About us
Welcome to Incarceration Transparency – South Carolina. This website reflects the vision of Professor Andrea Armstrong as well as the diligent work of law students at the University of South Carolina School of Law. The data shared here is collected by upper-level law students in Professor Madalyn Wasilczuk’s Eighth Amendment Law & Litigation Course. Each year, the students file public records requests statewide on specific incarceration topics, including deaths in custody. This website is a project of the Technology and Legal Innovation Clinic at Loyola Law School, New Orleans, supervised by clinical Professor Judson Mitchell.
Professors
Professor Madalyn Wasilczuk joined the University of South Carolina School of Law faculty in 2021. Her scholarship focuses on criminal legal system issues including the law of policing and prisons, the death penalty and other extreme sentences, and children’s rights in the legal system. She directs the Juvenile Justice Clinic and teaches courses that cover the death penalty, sentencing practices, youth justice, criminal procedure, and race and the law. Before joining academia, Professor Wasilczuk represented children and adults at all stages of proceedings as an Assistant Defender at The Defender Association of Philadelphia. She has also served as a fellow with the International Legal Foundation in Myanmar and Tunisia. Professor Wasilczuk is a graduate of New York University School of Law and American University.
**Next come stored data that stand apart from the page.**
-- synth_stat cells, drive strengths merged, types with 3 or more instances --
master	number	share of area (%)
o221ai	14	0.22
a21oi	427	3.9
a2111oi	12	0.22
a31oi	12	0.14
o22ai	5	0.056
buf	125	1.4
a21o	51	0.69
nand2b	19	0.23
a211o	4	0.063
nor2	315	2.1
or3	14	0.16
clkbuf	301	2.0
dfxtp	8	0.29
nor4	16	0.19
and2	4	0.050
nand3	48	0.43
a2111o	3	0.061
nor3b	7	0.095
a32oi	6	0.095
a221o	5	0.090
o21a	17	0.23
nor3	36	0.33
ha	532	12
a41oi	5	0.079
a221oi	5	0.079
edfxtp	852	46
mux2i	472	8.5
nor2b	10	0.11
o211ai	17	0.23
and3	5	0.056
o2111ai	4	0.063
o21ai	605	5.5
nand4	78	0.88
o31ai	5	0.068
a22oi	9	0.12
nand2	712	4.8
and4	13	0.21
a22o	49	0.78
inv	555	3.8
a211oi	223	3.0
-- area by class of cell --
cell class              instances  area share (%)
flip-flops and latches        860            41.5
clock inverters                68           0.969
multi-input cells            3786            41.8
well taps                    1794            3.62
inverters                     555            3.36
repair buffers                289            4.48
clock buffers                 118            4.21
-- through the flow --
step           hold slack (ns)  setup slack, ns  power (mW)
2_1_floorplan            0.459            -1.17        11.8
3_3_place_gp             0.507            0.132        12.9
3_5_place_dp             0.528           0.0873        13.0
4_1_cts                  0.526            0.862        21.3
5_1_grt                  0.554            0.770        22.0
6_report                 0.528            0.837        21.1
Background: an optimization exercise with open tools, aiming at small area, a short achievable clock period and few clock cycles. Do not read the settings as production practice. Function was checked by simulation only, so behaviour that the tests miss may differ from the original. Power figures rest on the tool's default switching activity, not on a simulated workload. The flow treats the clock pin as an ideal source, which a real chip does not have.

==> design/flow/design.v <==
`timescale 1ns/1ps
`default_nettype none
package pcie_queue_pkg;
    localparam int DWORD_W       = 32;
    localparam int PCIE_ADDR_W   = 18;
    localparam int PAGE_LSB      = 12;
    localparam int LINE_LSB      = 6;
    localparam int REGS_PER_PAGE = 4;
    localparam int DEF_NB_QUEUES = 8;
    localparam int RB_BRAM_OFFSET = 512;
endpackage
`default_nettype wire
`timescale 1ns/1ps
`default_nettype none
module queue_rr_counter (
    input  logic       pcie_clk,
    input  logic       pcie_reset_n,
    input  logic [4:0] nb_queues,
    input  logic       advance,
    output logic [2:0] cur_queue,
    output logic [2:0] next_queue
);
    logic last_queue;
    assign last_queue = ({2'b00, next_queue} + 5'd1 >= nb_queues) || (next_queue == 3'd7);
    always_ff @(posedge pcie_clk) begin
        if (!pcie_reset_n) begin
            cur_queue  <= 3'd0;
            next_queue <= (nb_queues > 5'd1) ? 3'd1 : 3'd0;
        end else if (advance) begin
            cur_queue  <= next_queue;
            next_queue <= last_queue ? 3'd0 : next_queue + 3'd1;
        end
    end
endmodule
`default_nettype wire
`timescale 1ns/1ps
`default_nettype none
module queue_switch_fsm (
    input  logic        pcie_clk,
    input  logic        pcie_reset_n,
    input  logic [4:0]  nb_queues,
    input  logic        dma_done,
    output logic [2:0]  cur_queue,
    output logic [7:0]  cur_onehot,
    output logic [7:0]  view_onehot
);
    logic [2:0] next_queue;
    queue_rr_counter u_rr_counter (
        .pcie_clk     (pcie_clk),
        .pcie_reset_n (pcie_reset_n),
        .nb_queues    (nb_queues),
        .advance      (dma_done),
        .cur_queue    (cur_queue),
        .next_queue   (next_queue)
    );
    always_comb begin
        for (int q = 0; q < 8; q++) begin
            cur_onehot[q]  = (cur_queue == 3'(q));
            view_onehot[q] = dma_done ? (next_queue == 3'(q)) : (cur_queue == 3'(q));
        end
    end
endmodule
`default_nettype wire
`timescale 1ns/1ps
`default_nettype none
module queue_reg_file (
    input  logic           pcie_clk,
    input  logic           pcie_reset_n,
    input  logic [17:0]    pcie_address,
    input  logic           pcie_write,
    input  logic [511:0]   pcie_writedata,
    input  logic [63:0]    pcie_byteenable,
    input  logic           dma_done,
    input  logic [31:0]    new_tail,
    input  logic [7:0]     cur_onehot,
    input  logic [7:0]     view_onehot,
    input  logic [7:0]     rd_onehot,
    output logic [127:0]   rd_words,
    output logic [31:0]    active_tail,
    output logic [31:0]    active_head,
    output logic [63:0]    active_kmem_addr
);
    logic [31:0] regs  [8][4];
    logic [3:0]  valid [8];
    logic [3:0]  we    [8];
    logic [3:0]  vsel  [8];
    logic [3:0]  rsel  [8];
    logic [127:0] view;
    for (genvar q = 0; q < 8; q++) begin : g_wdec
        page_write_decode #(.PAGE(q)) u_wdec (
            .pcie_write      (pcie_write),
            .pcie_address    (pcie_address[17:12]),
            .pcie_byteenable (pcie_byteenable[15:4]),
            .we              (we[q][3:1])
        );
        assign we[q][0] = dma_done && cur_onehot[q];
    end
    always_ff @(posedge pcie_clk) begin
        for (int q = 0; q < 8; q++) begin
            if (we[q][0]) regs[q][0] <= new_tail;
            for (int j = 1; j < 4; j++) begin
                if (we[q][j]) regs[q][j] <= pcie_writedata[32*j +: 32];
            end
        end
    end
    always_ff @(posedge pcie_clk) begin
        for (int q = 0; q < 8; q++) begin
            if (!pcie_reset_n) valid[q] <= 4'd0;
            else               valid[q] <= valid[q] | we[q];
        end
    end
    always_comb begin
        for (int q = 0; q < 8; q++) begin
            for (int j = 0; j < 4; j++) begin
                vsel[q][j] = view_onehot[q] && valid[q][j] && pcie_reset_n;
                rsel[q][j] = rd_onehot[q] && valid[q][j];
            end
        end
    end
    for (genvar j = 0; j < 4; j++) begin : g_dword
        onehot_mux8 u_view_mux (
            .d0 (regs[0][j]), .d1 (regs[1][j]), .d2 (regs[2][j]), .d3 (regs[3][j]),
            .d4 (regs[4][j]), .d5 (regs[5][j]), .d6 (regs[6][j]), .d7 (regs[7][j]),
            .sel ({vsel[7][j], vsel[6][j], vsel[5][j], vsel[4][j],
                   vsel[3][j], vsel[2][j], vsel[1][j], vsel[0][j]}),
            .y   (view[32*j +: 32])
        );
        onehot_mux8 u_read_mux (
            .d0 (regs[0][j]), .d1 (regs[1][j]), .d2 (regs[2][j]), .d3 (regs[3][j]),
            .d4 (regs[4][j]), .d5 (regs[5][j]), .d6 (regs[6][j]), .d7 (regs[7][j]),
            .sel ({rsel[7][j], rsel[6][j], rsel[5][j], rsel[4][j],
                   rsel[3][j], rsel[2][j], rsel[1][j], rsel[0][j]}),
            .y   (rd_words[32*j +: 32])
        );
    end
    always_ff @(posedge pcie_clk) begin
        active_tail      <= view[31:0];
        active_head      <= view[63:32];
        active_kmem_addr <= view[127:64];
    end
endmodule
Context: an optimization exercise on an open-source flow, tuned for small area, a short achievable clock period and few clock cycles per item. The choices shown serve that exercise and are no tape-out recipe.
No functional check of the RTL was part of this run.
Power and IR drop assume default switching activity.

<file path="flow/design.v">
package mipsPkg;
  typedef logic [31:0] word_t;      
  typedef logic [4:0]  regAddr_t;   
  typedef struct packed {
    regAddr_t dest;
    word_t    data;
  } wbResult_t;
endpackage
module registerFile (
  input  logic               Clk,
  input  logic               rstN,
  input  mipsPkg::regAddr_t  rs,
  input  mipsPkg::regAddr_t  rt,
  output mipsPkg::word_t     readData1,
  output mipsPkg::word_t     readData2,
  input  logic               wrEn,
  input  mipsPkg::regAddr_t  wrAddr,
  input  mipsPkg::word_t     wrData
);
  mipsPkg::word_t regs [1:31];
  logic [31:1]    written;
  always_comb begin
    readData1 = (rs != '0 && written[rs]) ? regs[rs] : 32'd0;
    readData2 = (rt != '0 && written[rt]) ? regs[rt] : 32'd0;
  end
  always_ff @(posedge Clk or negedge rstN) begin
    if (!rstN)
      written <= '0;
    else if (wrEn && wrAddr != '0)
      written[wrAddr] <= 1'b1;
  end
  always_ff @(posedge Clk) begin
    if (wrEn && wrAddr != '0)
      regs[wrAddr] <= wrData;
  end
endmodule
module decodeStage (
  input  logic               Clk,
  input  logic               rstN,
  input  logic               instrValid,
  input  mipsPkg::word_t     instr,
  output logic               instrCredit,
  output mipsPkg::regAddr_t  rs,
  output mipsPkg::regAddr_t  rt,
  input  mipsPkg::word_t     readData1,
  input  mipsPkg::word_t     readData2,
  input  mipsPkg::word_t     aluResult,
  input  logic               mWrites,
  input  mipsPkg::regAddr_t  mDest,
  input  mipsPkg::word_t     mResult,
  input  logic               wbValid,
  input  mipsPkg::wbResult_t wbResult,
  output logic               dxValid,
  output logic               dxWrites,    
  output logic               dxLoad,
  output logic               dxStore,
  output mipsPkg::regAddr_t  dxDest,
  output logic [5:0]         dxOp,        
  output logic [4:0]         dxShamt,
  output mipsPkg::word_t     dxA,         
  output mipsPkg::word_t     dxB,         
  output mipsPkg::word_t     dxS          
);
  localparam int qDepth = 4 - 1;   
  mipsPkg::word_t queueMem [qDepth];
  logic [1:0]     wrPtr;
  logic [1:0]     rdPtr;
  logic [1:0]     queueCount;
  logic           pop;
  mipsPkg::word_t dInstr;
  logic           dValid;
  logic           stall;
  logic           advance;
  function automatic logic [1:0] nextPtr(input logic [1:0] ptr);
    nextPtr = (ptr == 2'(qDepth - 1)) ? 2'd0 : ptr + 2'd1;
  endfunction
  assign pop = (queueCount != '0) && (!dValid || advance);
  always_ff @(posedge Clk or negedge rstN) begin
    if (!rstN) begin
      wrPtr      <= '0;
      rdPtr      <= '0;
      queueCount <= '0;
    end else begin
      if (instrValid)
        wrPtr <= nextPtr(wrPtr);
      if (pop)
        rdPtr <= nextPtr(rdPtr);
      queueCount <= queueCount + 2'(instrValid) - 2'(pop);
    end
  end
  always_ff @(posedge Clk) begin
    if (instrValid)
      queueMem[wrPtr] <= instr;
  end
  always_ff @(posedge Clk or negedge rstN) begin
    if (!rstN) begin
      dValid      <= 1'b0;
      instrCredit <= 1'b0;
    end else begin
      if (pop)
        dValid <= 1'b1;
      else if (advance)
        dValid <= 1'b0;
      instrCredit <= advance;
    end
  end
  always_ff @(posedge Clk) begin
    if (pop)
      dInstr <= queueMem[rdPtr];
  end
  logic [5:0]        opcode;
  logic [5:0]        funct;
  mipsPkg::regAddr_t rd;
  mipsPkg::regAddr_t dest;
  logic              regWrite;
  logic              useRs;
  logic              useRt;
  logic              aluSrcImm;
  logic              isLoad;
  logic              isStore;
  logic [5:0]        op;
  assign opcode = dInstr[31:26];
  assign rs     = dInstr[25:21];
  assign rt     = dInstr[20:16];
  assign rd     = dInstr[15:11];
  assign funct  = dInstr[5:0];
  always_comb begin
    dest      = rt;
    regWrite  = 1'b0;
    useRs     = 1'b0;
    useRt     = 1'b0;
    aluSrcImm = 1'b1;
    isLoad    = 1'b0;
    isStore   = 1'b0;
    op        = 6'b000001;   
    case (opcode)
      6'h00: begin
        dest      = rd;
        aluSrcImm = 1'b0;
        case (funct)
          6'h20: begin regWrite = 1'b1; useRs = 1'b1; useRt = 1'b1; op = 6'b000001; end
          6'h22: begin regWrite = 1'b1; useRs = 1'b1; useRt = 1'b1; op = 6'b000010; end
          6'h24: begin regWrite = 1'b1; useRs = 1'b1; useRt = 1'b1; op = 6'b000100; end
          6'h25:  begin regWrite = 1'b1; useRs = 1'b1; useRt = 1'b1; op = 6'b001000; end
          6'h2A: begin regWrite = 1'b1; useRs = 1'b1; useRt = 1'b1; op = 6'b010000; end
          6'h00: begin regWrite = 1'b1; useRt = 1'b1; op = 6'b100000; end
          default: ;
        endcase
      end
      6'h08: begin regWrite = 1'b1; useRs = 1'b1; end
      6'h23:   begin regWrite = 1'b1; useRs = 1'b1; isLoad = 1'b1; end
      6'h2B:   begin useRs = 1'b1; useRt = 1'b1; isStore = 1'b1; end
      default: ;
    endcase
  end
  assign stall   = dValid && dxWrites && dxLoad &&
                   ((useRs && dxDest == rs) || (useRt && dxDest == rt));
  assign advance = dValid && !stall;
  function automatic mipsPkg::word_t operand(input mipsPkg::regAddr_t src,
                                             input mipsPkg::word_t regValue);
    if (dxWrites && !dxLoad && dxDest == src)
      operand = aluResult;
    else if (mWrites && mDest == src)
      operand = mResult;
    else if (wbValid && wbResult.dest == src)
      operand = wbResult.data;
    else
      operand = regValue;
  endfunction
  mipsPkg::word_t rsVal;
  mipsPkg::word_t rtVal;
  assign rsVal = operand(rs, readData1);
  assign rtVal = operand(rt, readData2);
  always_ff @(posedge Clk or negedge rstN) begin
    if (!rstN) begin
      dxValid  <= 1'b0;
      dxWrites <= 1'b0;
      dxLoad   <= 1'b0;
      dxStore  <= 1'b0;
    end else begin
      dxValid  <= advance;
      dxWrites <= advance && regWrite && dest != '0;
      dxLoad   <= advance && isLoad;
      dxStore  <= advance && isStore;
    end
  end
  always_ff @(posedge Clk) begin
    dxDest  <= dest;
    dxOp    <= op;
    dxShamt <= dInstr[10:6];
    dxA     <= rsVal;
    dxB     <= aluSrcImm ? {{16{dInstr[15]}}, dInstr[15:0]} : rtVal;
    dxS     <= rtVal;
  end
endmodule
module executeStage (
  input  logic               Clk,
  input  logic               rstN,
  input  logic               dxWrites,
  input  logic               dxLoad,
  input  logic               dxStore,
  input  mipsPkg::regAddr_t  dxDest,
  input  logic [5:0]         dxOp,
  input  logic [4:0]         dxShamt,
  input  mipsPkg::word_t     dxA,
  input  mipsPkg::word_t     dxB,
  input  mipsPkg::word_t     dxS,
  output mipsPkg::word_t     aluResult,
  output logic               xmWrites,
  output logic               xmLoad,
  output logic               xmStore,
  output mipsPkg::regAddr_t  xmDest,
  output mipsPkg::word_t     xmAlu,       
  output logic [64-1:0] xmWordSel,   
  output mipsPkg::word_t     xmStoreData
);
  localparam int idxW = $clog2(64);
  mipsPkg::word_t sum;
  mipsPkg::word_t diff;
  logic           lt;
  logic [64-1:0] wordSel;
  assign sum  = dxA + dxB;
  assign diff = dxA - dxB;
  assign lt   = (dxA[31] ^ dxB[31]) ? dxA[31] : diff[31];
  always_comb begin
    aluResult = ({32{dxOp[0]}} & sum)
              | ({32{dxOp[1]}} & diff)
              | ({32{dxOp[2]}} & (dxA & dxB))
              | ({32{dxOp[3]}} & (dxA | dxB))
              | ({32{dxOp[4]}} & {31'd0, lt})
              | ({32{dxOp[5]}} & (dxB << dxShamt));
  end
  always_comb begin
    for (int i = 0; i < 64; i++)
      wordSel[i] = (sum[idxW+1:2] == idxW'(i));
  end
  always_ff @(posedge Clk or negedge rstN) begin
    if (!rstN) begin
      xmWrites <= 1'b0;
      xmLoad   <= 1'b0;
      xmStore  <= 1'b0;
    end else begin
      xmWrites <= dxWrites;
      xmLoad   <= dxLoad;
      xmStore  <= dxStore;
    end
  end
  always_ff @(posedge Clk) begin
    xmDest      <= dxDest;
    xmAlu       <= aluResult;
    xmWordSel   <= wordSel;
    xmStoreData <= dxS;
  end
endmodule
module resultStage (
  input  logic               Clk,
  input  logic               rstN,
  input  logic               xmWrites,
  input  logic               xmLoad,
  input  logic               xmStore,
  input  mipsPkg::regAddr_t  xmDest,
  input  mipsPkg::word_t     xmAlu,
  input  logic [64-1:0] xmWordSel,
  input  mipsPkg::word_t     xmStoreData,
  output mipsPkg::word_t     mResult,
  output logic               wbValid,
  output mipsPkg::wbResult_t wbResult
);
  mipsPkg::word_t              dataMem [64];
  logic [64-1:0] written;
  mipsPkg::word_t              loadData;
  always_comb begin
    loadData = '0;
    for (int i = 0; i < 64; i++)
      loadData = loadData | ({32{xmWordSel[i] & written[i]}} & dataMem[i]);
  end
  assign mResult = xmLoad ? loadData : xmAlu;
  always_ff @(posedge Clk or negedge rstN) begin
    if (!rstN)
      written <= '0;
    else if (xmStore)
      written <= written | xmWordSel;
  end
  always_ff @(posedge Clk) begin
    for (int i = 0; i < 64; i++)
      if (xmStore && xmWordSel[i])
        dataMem[i] <= xmStoreData;
  end
  always_ff @(posedge Clk or negedge rstN) begin
    if (!rstN) begin
      wbValid  <= 1'b0;
      wbResult <= '0;
    end else begin
      wbValid  <= xmWrites;
      wbResult <= {xmDest, mResult};
    end
  end
endmodule
module pipelineTop (
  input  logic               Clk,
  input  logic               rstN,
  input  logic               instrValid,
  input  logic [31:0]        instr,
  output logic               instrCredit,
  output logic               wbValid,
  output logic [36:0]        wbResult    
);
  mipsPkg::regAddr_t rs;
  mipsPkg::regAddr_t rt;
  mipsPkg::word_t    readData1;
  mipsPkg::word_t    readData2;
  logic              dxValid, dxWrites, dxLoad, dxStore;
  mipsPkg::regAddr_t dxDest;
  logic [5:0]        dxOp;
  logic [4:0]        dxShamt;
  mipsPkg::word_t    dxA, dxB, dxS;
  mipsPkg::word_t    aluResult;
  logic              xmWrites, xmLoad, xmStore;
  mipsPkg::regAddr_t xmDest;
  mipsPkg::word_t    xmAlu;
  logic [64-1:0] xmWordSel;
  mipsPkg::word_t    xmStoreData;
  mipsPkg::word_t    mResult;
  mipsPkg::wbResult_t wb;
  assign wbResult = wb;
  decodeStage u_decode (
    .Clk(Clk), .rstN(rstN),
    .instrValid(instrValid), .instr(instr), .instrCredit(instrCredit),
    .rs(rs), .rt(rt), .readData1(readData1), .readData2(readData2),
    .aluResult(aluResult),
    .mWrites(xmWrites), .mDest(xmDest), .mResult(mResult),
    .wbValid(wbValid), .wbResult(wb),
    .dxValid(dxValid), .dxWrites(dxWrites), .dxLoad(dxLoad), .dxStore(dxStore),
    .dxDest(dxDest), .dxOp(dxOp), .dxShamt(dxShamt),
    .dxA(dxA), .dxB(dxB), .dxS(dxS)
  );
  registerFile u_regFile (
    .Clk(Clk), .rstN(rstN),
    .rs(rs), .rt(rt), .readData1(readData1), .readData2(readData2),
    .wrEn(wbValid), .wrAddr(wb.dest), .wrData(wb.data)
  );
  executeStage u_execute (
    .Clk(Clk), .rstN(rstN),
    .dxWrites(dxWrites), .dxLoad(dxLoad), .dxStore(dxStore), .dxDest(dxDest),
    .dxOp(dxOp), .dxShamt(dxShamt), .dxA(dxA), .dxB(dxB), .dxS(dxS),
    .aluResult(aluResult),
    .xmWrites(xmWrites), .xmLoad(xmLoad), .xmStore(xmStore), .xmDest(xmDest),
    .xmAlu(xmAlu), .xmWordSel(xmWordSel), .xmStoreData(xmStoreData)
  );
  resultStage u_result (
    .Clk(Clk), .rstN(rstN),
    .xmWrites(xmWrites), .xmLoad(xmLoad), .xmStore(xmStore), .xmDest(xmDest),
    .xmAlu(xmAlu), .xmWordSel(xmWordSel), .xmStoreData(xmStoreData),
    .mResult(mResult),
    .wbValid(wbValid), .wbResult(wb)
  );
endmodule
</file>
Source: an optimization exercise on an open RTL-to-GDS flow (aim: small area, a short achievable clock period and few clock cycles). Production flows keep margins and buffers that such runs may drop. At most, simulation tests tie the RTL to the original design; equivalence was not proved. Power and IR drop assume default switching activity.

== lane 4 ==
==> module lru_page_replacement, before the edit <==
module lru_page_replacement #(
  parameter int FRAME_SLOTS = lru_pkg::FRAME_SLOTS_DEF
) (
  input  logic                             clk,
  input  logic                             rst_n,
  input  logic                             in_valid,
  output logic                             in_ready,
  input  logic [lru_pkg::PAGE_W-1:0]       in_page_number,
  output logic                             out_valid,
  input  logic                             out_ready,
  output logic                             out_fault,
  output logic [lru_pkg::FRAME_USED_W-1:0] out_frame_used,
  output logic                             out_evicted_valid,
  output logic [lru_pkg::PAGE_W-1:0]       out_evicted_page,
  output logic [lru_pkg::FAULT_CNT_W-1:0]  out_fault_total,
  input  logic                             cfg_psel,
  input  logic                             cfg_penable,
  input  logic                             cfg_pwrite,
  input  logic [lru_pkg::CFG_ADDR_W-1:0]   cfg_paddr,
  input  logic [lru_pkg::CFG_DATA_W-1:0]   cfg_pwdata,
  output logic [lru_pkg::CFG_DATA_W-1:0]   cfg_prdata,
  output logic                             cfg_pready
);
  localparam int N  = FRAME_SLOTS;
  localparam int PW = lru_pkg::PAGE_W;
  localparam int IDX_W = (N > 1) ? $clog2(N) : 1;
  logic [lru_pkg::FRAMES_W-1:0] frames_r;
  logic                         cfg_wr;
  logic [N-1:0]                 active;
  logic [N-1:0]                 act_nxt;
  assign cfg_pready = 1'b1;
  assign cfg_wr     = cfg_psel && cfg_penable && cfg_pwrite
                      && (cfg_paddr == lru_pkg::ADDR_FRAMES_IN_USE);
  assign cfg_prdata = (cfg_paddr == lru_pkg::ADDR_FRAMES_IN_USE)
                      ? lru_pkg::CFG_DATA_W'(frames_r) : '0;
  always_comb begin
    for (int k = 0; k < N; k++) begin
      act_nxt[k] = (k == 0) || (32'(cfg_pwdata[lru_pkg::FRAMES_W-1:0]) > k);
    end
  end
  always_ff @(posedge clk) begin
    if (!rst_n) begin
      frames_r <= lru_pkg::FRAMES_RESET;
      active   <= N'((1 << lru_pkg::FRAMES_RESET) - 1);
    end else if (cfg_wr) begin
      frames_r <= cfg_pwdata[lru_pkg::FRAMES_W-1:0];
      active   <= act_nxt;
    end
  end
  logic [PW-1:0] page_r [N];
  logic [N-1:0]  valid_r;
  logic [N-1:0]  rec_r [N];
  logic          b_v, o_v;
  logic [PW-1:0] b_page;
  logic [N-1:0]  b_match;
  logic          go;
  logic          acc;
  logic          commit;
  logic [N-1:0]  use_vec;
  assign go       = !o_v || out_ready;
  assign in_ready = go;
  assign acc      = in_valid && go;
  assign commit   = go && b_v;
  logic [N-1:0] in_match;
  logic         in_eq;
  assign in_eq = (in_page_number == b_page);
  always_comb begin
    for (int k = 0; k < N; k++) begin
      in_match[k] = use_vec[k] ? in_eq
                    : (valid_r[k] && active[k] && (page_r[k] == in_page_number));
    end
  end
  always_ff @(posedge clk) begin
    if (!rst_n) begin
      b_v <= 1'b0;
    end else if (go) begin
      b_v <= acc;
    end
  end
  always_ff @(posedge clk) begin
    if (go) begin
      b_page  <= in_page_number;
      b_match <= in_match;
    end
  end
  logic [N-1:0] m_vec, hit_sel, emp_vec, emp_sel, lru_sel, fill_sel;
  logic         hit, any_emp;
  logic [PW-1:0] lru_page;
  assign m_vec   = b_match;
  assign hit     = |m_vec;
  assign emp_vec = ~valid_r & active;
  always_comb begin
    for (int k = 0; k < N; k++) begin
      hit_sel[k] = m_vec[k];
      for (int j = 0; j < k; j++) begin
        hit_sel[k] = hit_sel[k] && !m_vec[j];
      end
    end
  end
  logic [N-1:0] top;
  logic         any_f, last_emp;
  always_comb begin
    for (int k = 0; k < N; k++) begin
      emp_sel[k] = emp_vec[k] && ((k == 0) || valid_r[(k == 0) ? 0 : k - 1]);
      top[k]     = active[k] && ((k == N - 1) || !active[(k == N - 1) ? k : k + 1]);
    end
  end
  assign any_f    = |emp_vec;
  assign last_emp = |(emp_sel & top);
  always_ff @(posedge clk) begin
    if (!commit) begin
      any_emp <= any_f;
    end else if (!hit && last_emp) begin
      any_emp <= 1'b0;
    end
  end
  always_comb begin
    for (int i = 0; i < N; i++) begin
      lru_sel[i] = active[i];
      for (int j = 0; j < N; j++) begin
        if (j < i) begin
          lru_sel[i] = lru_sel[i] && rec_r[j][i];
        end else if (j > i) begin
          lru_sel[i] = lru_sel[i] && (!active[j] || !rec_r[i][j]);
        end
      end
    end
  end
  always_comb begin
    lru_page = '0;
    for (int k = 0; k < N; k++) begin
      lru_page = lru_page | (page_r[k] & {PW{lru_sel[k]}});
    end
  end
  assign fill_sel = any_emp ? emp_sel : lru_sel;
  assign use_vec  = (hit ? hit_sel : fill_sel) & {N{b_v}};
  always_ff @(posedge clk) begin
    for (int k = 0; k < N; k++) begin
      if (commit && !hit && fill_sel[k]) begin
        page_r[k] <= b_page;
      end
    end
  end
  always_ff @(posedge clk) begin
    if (!rst_n) begin
      valid_r <= '0;
    end else if (commit) begin
      valid_r <= valid_r | (fill_sel & {N{!hit}});
    end
  end
  always_ff @(posedge clk) begin
    for (int i = 0; i < N; i++) begin
      for (int j = i + 1; j < N; j++) begin
        if (commit && use_vec[i]) begin
          rec_r[i][j] <= 1'b1;
        end else if (commit && use_vec[j]) begin
          rec_r[i][j] <= 1'b0;
        end
      end
    end
  end
  function automatic logic [IDX_W-1:0] enc(input logic [N-1:0] v);
    enc = '0;
    for (int k = 0; k < N; k++) begin
      if (v[k]) begin
        enc = enc | IDX_W'(k);
      end
    end
  endfunction
  logic [IDX_W-1:0] use_idx;
  assign use_idx = hit ? enc(hit_sel) : (any_emp ? enc(emp_sel) : enc(lru_sel));
  logic                            fault_r;
  logic [lru_pkg::FRAME_USED_W-1:0] frame_used_r;
  logic                            ev_valid_r;
  logic [PW-1:0]                   ev_page_r;
  logic [lru_pkg::FAULT_CNT_W-1:0] fault_cnt_r;
  always_ff @(posedge clk) begin
    if (!rst_n) begin
      o_v <= 1'b0;
    end else if (go) begin
      o_v <= b_v;
    end
  end
  always_ff @(posedge clk) begin
    if (!rst_n) begin
      fault_cnt_r <= '0;
    end else if (commit && !hit && (fault_cnt_r != '1)) begin
      fault_cnt_r <= fault_cnt_r + 1'b1;
    end
  end
  always_ff @(posedge clk) begin
    if (commit) begin
      fault_r      <= !hit;
      frame_used_r <= lru_pkg::FRAME_USED_W'(use_idx);
      ev_valid_r   <= !hit && !any_emp;
      ev_page_r    <= (!hit && !any_emp) ? lru_page : '0;
    end
  end
  assign out_valid         = o_v;
  assign out_fault         = fault_r;
  assign out_frame_used    = frame_used_r;
  assign out_evicted_valid = ev_valid_r;
  assign out_evicted_page  = ev_page_r;
  assign out_fault_total   = fault_cnt_r;
endmodule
Tahrima Mohsin Mohona is a PhD student in the Department of Epidemiology and Biostatistics at the University of South Carolina, working under the supervision of Dr. Pieter Baker. Her academic interests lie in epidemiology and population health, with a focus on understanding the intersections of substance use, infectious diseases, and social justice. She is currently involved in research examining public health outcomes within marginalized populations and policy-relevant contexts and is interested in applying data-driven approaches to inform equitable and effective public health interventions.